- Saved entries
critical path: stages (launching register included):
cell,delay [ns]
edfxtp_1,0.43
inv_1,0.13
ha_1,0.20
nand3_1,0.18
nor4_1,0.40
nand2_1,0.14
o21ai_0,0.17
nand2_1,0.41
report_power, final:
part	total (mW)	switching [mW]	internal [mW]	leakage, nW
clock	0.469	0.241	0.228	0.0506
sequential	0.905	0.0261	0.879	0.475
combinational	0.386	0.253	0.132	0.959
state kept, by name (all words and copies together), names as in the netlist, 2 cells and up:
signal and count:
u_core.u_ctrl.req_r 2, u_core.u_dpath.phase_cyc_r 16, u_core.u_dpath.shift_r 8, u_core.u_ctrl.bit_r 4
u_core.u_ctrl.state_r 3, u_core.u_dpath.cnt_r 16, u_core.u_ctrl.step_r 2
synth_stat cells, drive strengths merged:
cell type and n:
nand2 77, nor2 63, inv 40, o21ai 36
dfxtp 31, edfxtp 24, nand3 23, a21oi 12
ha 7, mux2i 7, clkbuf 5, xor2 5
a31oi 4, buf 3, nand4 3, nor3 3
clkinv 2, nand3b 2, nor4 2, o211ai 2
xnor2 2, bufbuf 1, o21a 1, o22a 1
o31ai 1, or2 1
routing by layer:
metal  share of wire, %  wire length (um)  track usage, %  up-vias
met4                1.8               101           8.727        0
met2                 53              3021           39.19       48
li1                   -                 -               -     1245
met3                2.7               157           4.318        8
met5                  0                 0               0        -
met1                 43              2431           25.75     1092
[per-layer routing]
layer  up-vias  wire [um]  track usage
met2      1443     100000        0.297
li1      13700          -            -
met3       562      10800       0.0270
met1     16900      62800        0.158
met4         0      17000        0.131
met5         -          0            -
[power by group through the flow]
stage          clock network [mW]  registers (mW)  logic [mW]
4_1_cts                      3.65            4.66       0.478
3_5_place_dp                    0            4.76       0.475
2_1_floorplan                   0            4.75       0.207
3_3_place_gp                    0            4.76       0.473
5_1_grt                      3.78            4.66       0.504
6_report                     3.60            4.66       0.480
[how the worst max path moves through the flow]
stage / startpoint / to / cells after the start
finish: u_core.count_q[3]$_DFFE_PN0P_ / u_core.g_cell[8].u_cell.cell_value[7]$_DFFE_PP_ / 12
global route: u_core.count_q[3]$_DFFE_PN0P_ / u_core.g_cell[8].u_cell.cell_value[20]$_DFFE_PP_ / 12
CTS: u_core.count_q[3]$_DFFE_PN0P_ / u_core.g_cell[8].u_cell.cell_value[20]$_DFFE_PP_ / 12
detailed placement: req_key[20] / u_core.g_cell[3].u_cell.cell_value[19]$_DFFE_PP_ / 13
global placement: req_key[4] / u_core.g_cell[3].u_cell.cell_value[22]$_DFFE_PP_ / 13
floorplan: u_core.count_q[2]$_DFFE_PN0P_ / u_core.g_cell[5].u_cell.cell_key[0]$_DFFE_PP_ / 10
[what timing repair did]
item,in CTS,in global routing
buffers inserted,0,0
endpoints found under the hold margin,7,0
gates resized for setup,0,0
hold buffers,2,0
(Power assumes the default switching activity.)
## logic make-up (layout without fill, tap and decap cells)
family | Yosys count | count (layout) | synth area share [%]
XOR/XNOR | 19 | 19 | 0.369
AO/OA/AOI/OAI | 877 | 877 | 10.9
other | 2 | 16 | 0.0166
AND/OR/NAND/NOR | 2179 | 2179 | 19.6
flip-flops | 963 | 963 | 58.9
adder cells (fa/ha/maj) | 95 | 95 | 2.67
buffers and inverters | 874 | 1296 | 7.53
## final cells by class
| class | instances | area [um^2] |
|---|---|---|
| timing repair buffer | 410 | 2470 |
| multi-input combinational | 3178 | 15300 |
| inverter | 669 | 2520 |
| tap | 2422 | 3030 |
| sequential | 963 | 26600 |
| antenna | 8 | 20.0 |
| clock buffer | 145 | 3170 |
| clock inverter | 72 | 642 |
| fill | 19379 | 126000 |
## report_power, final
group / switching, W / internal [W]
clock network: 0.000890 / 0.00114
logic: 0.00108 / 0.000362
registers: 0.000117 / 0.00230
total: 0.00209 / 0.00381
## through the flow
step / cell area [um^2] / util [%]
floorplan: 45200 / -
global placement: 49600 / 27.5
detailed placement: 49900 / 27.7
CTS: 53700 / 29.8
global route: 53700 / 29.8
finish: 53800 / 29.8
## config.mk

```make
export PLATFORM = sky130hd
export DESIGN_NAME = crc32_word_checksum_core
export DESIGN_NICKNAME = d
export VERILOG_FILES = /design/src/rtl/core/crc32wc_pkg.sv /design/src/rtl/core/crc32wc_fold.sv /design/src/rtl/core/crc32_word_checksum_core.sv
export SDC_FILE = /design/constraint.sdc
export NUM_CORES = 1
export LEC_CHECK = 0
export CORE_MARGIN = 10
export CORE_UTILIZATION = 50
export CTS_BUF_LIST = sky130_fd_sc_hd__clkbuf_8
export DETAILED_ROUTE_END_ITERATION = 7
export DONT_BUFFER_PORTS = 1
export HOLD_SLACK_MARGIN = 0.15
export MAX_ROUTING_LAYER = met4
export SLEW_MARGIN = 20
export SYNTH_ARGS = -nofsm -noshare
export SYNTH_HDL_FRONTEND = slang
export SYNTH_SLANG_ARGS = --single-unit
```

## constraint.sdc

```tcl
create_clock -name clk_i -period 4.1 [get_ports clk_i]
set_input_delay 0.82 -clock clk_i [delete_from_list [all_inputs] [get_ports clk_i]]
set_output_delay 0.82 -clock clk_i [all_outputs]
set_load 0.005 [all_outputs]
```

- INSTRUCTIONS FOR THE TASK
Retype all the records, matching them exactly.

- TASK RESPONSE
critical path: stages (launching register included):
cell,delay [ns]
edfxtp_1,0.43
inv_1,0.13
ha_1,0.20
nand3_1,0.18
nor4_1,0.40
nand2_1,0.14
o21ai_0,0.17
nand2_1,0.41
report_power, final:
part	total (mW)	switching [mW]	internal [mW]	leakage, nW
clock	0.469	0.241	0.228	0.0506
sequential	0.905	0.0261	0.879	0.475
combinational	0.386	0.253	0.132	0.959
state kept, by name (all words and copies together), names as in the netlist, 2 cells and up:
signal and count:
u_core.u_ctrl.req_r 2, u_core.u_dpath.phase_cyc_r 16, u_core.u_dpath.shift_r 8, u_core.u_ctrl.bit_r 4
u_core.u_ctrl.state_r 3, u_core.u_dpath.cnt_r 16, u_core.u_ctrl.step_r 2
synth_stat cells, drive strengths merged:
cell type and n:
nand2 77, nor2 63, inv 40, o21ai 36
dfxtp 31, edfxtp 24, nand3 23, a21oi 12
ha 7, mux2i 7, clkbuf 5, xor2 5
a31oi 4, buf 3, nand4 3, nor3 3
clkinv 2, nand3b 2, nor4 2, o211ai 2
xnor2 2, bufbuf 1, o21a 1, o22a 1
o31ai 1, or2 1
routing by layer:
metal  share of wire, %  wire length (um)  track usage, %  up-vias
met4                1.8               101           8.727        0
met2                 53              3021           39.19       48
li1                   -                 -               -     1245
met3                2.7               157           4.318        8
met5                  0                 0               0        -
met1                 43              2431           25.75     1092
[per-layer routing]
layer  up-vias  wire [um]  track usage
met2      1443     100000        0.297
li1      13700          -            -
met3       562      10800       0.0270
met1     16900      62800        0.158
met4         0      17000        0.131
met5         -          0            -
[power by group through the flow]
stage          clock network [mW]  registers (mW)  logic [mW]
4_1_cts                      3.65            4.66       0.478
3_5_place_dp                    0            4.76       0.475
2_1_floorplan                   0            4.75       0.207
3_3_place_gp                    0            4.76       0.473
5_1_grt                      3.78            4.66       0.504
6_report                     3.60            4.66       0.480
[how the worst max path moves through the flow]
stage / startpoint / to / cells after the start
finish: u_core.count_q[3]$_DFFE_PN0P_ / u_core.g_cell[8].u_cell.cell_value[7]$_DFFE_PP_ / 12
global route: u_core.count_q[3]$_DFFE_PN0P_ / u_core.g_cell[8].u_cell.cell_value[20]$_DFFE_PP_ / 12
CTS: u_core.count_q[3]$_DFFE_PN0P_ / u_core.g_cell[8].u_cell.cell_value[20]$_DFFE_PP_ / 12
detailed placement: req_key[20] / u_core.g_cell[3].u_cell.cell_value[19]$_DFFE_PP_ / 13
global placement: req_key[4] / u_core.g_cell[3].u_cell.cell_value[22]$_DFFE_PP_ / 13
floorplan: u_core.count_q[2]$_DFFE_PN0P_ / u_core.g_cell[5].u_cell.cell_key[0]$_DFFE_PP_ / 10
[what timing repair did]
item,in CTS,in global routing
buffers inserted,0,0
endpoints found under the hold margin,7,0
gates resized for setup,0,0
hold buffers,2,0
(Power assumes the default switching activity.)
## logic make-up (layout without fill, tap and decap cells)
family | Yosys count | count (layout) | synth area share [%]
XOR/XNOR | 19 | 19 | 0.369
AO/OA/AOI/OAI | 877 | 877 | 10.9
other | 2 | 16 | 0.0166
AND/OR/NAND/NOR | 2179 | 2179 | 19.6
flip-flops | 963 | 963 | 58.9
adder cells (fa/ha/maj) | 95 | 95 | 2.67
buffers and inverters | 874 | 1296 | 7.53
## final cells by class
| class | instances | area [um^2] |
|---|---|---|
| timing repair buffer | 410 | 2470 |
| multi-input combinational | 3178 | 15300 |
| inverter | 669 | 2520 |
| tap | 2422 | 3030 |
| sequential | 963 | 26600 |
| antenna | 8 | 20.0 |
| clock buffer | 145 | 3170 |
| clock inverter | 72 | 642 |
| fill | 19379 | 126000 |
## report_power, final
group / switching, W / internal [W]
clock network: 0.000890 / 0.00114
logic: 0.00108 / 0.000362
registers: 0.000117 / 0.00230
total: 0.00209 / 0.00381
## through the flow
step / cell area [um^2] / util [%]
floorplan: 45200 / -
global placement: 49600 / 27.5
detailed placement: 49900 / 27.7
CTS: 53700 / 29.8
global route: 53700 / 29.8
finish: 53800 / 29.8
## config.mk

```make
export PLATFORM = sky130hd
export DESIGN_NAME = crc32_word_checksum_core
export DESIGN_NICKNAME = d
export VERILOG_FILES = /design/src/rtl/core/crc32wc_pkg.sv /design/src/rtl/core/crc32wc_fold.sv /design/src/rtl/core/crc32_word_checksum_core.sv
export SDC_FILE = /design/constraint.sdc
export NUM_CORES = 1
export LEC_CHECK = 0
export CORE_MARGIN = 10
export CORE_UTILIZATION = 50
export CTS_BUF_LIST = sky130_fd_sc_hd__clkbuf_8
export DETAILED_ROUTE_END_ITERATION = 7
export DONT_BUFFER_PORTS = 1
export HOLD_SLACK_MARGIN = 0.15
export MAX_ROUTING_LAYER = met4
export SLEW_MARGIN = 20
export SYNTH_ARGS = -nofsm -noshare
export SYNTH_HDL_FRONTEND = slang
export SYNTH_SLANG_ARGS = --single-unit
```

## constraint.sdc

```tcl
create_clock -name clk_i -period 4.1 [get_ports clk_i]
set_input_delay 0.82 -clock clk_i [delete_from_list [all_inputs] [get_ports clk_i]]
set_output_delay 0.82 -clock clk_i [all_outputs]
set_load 0.005 [all_outputs]
```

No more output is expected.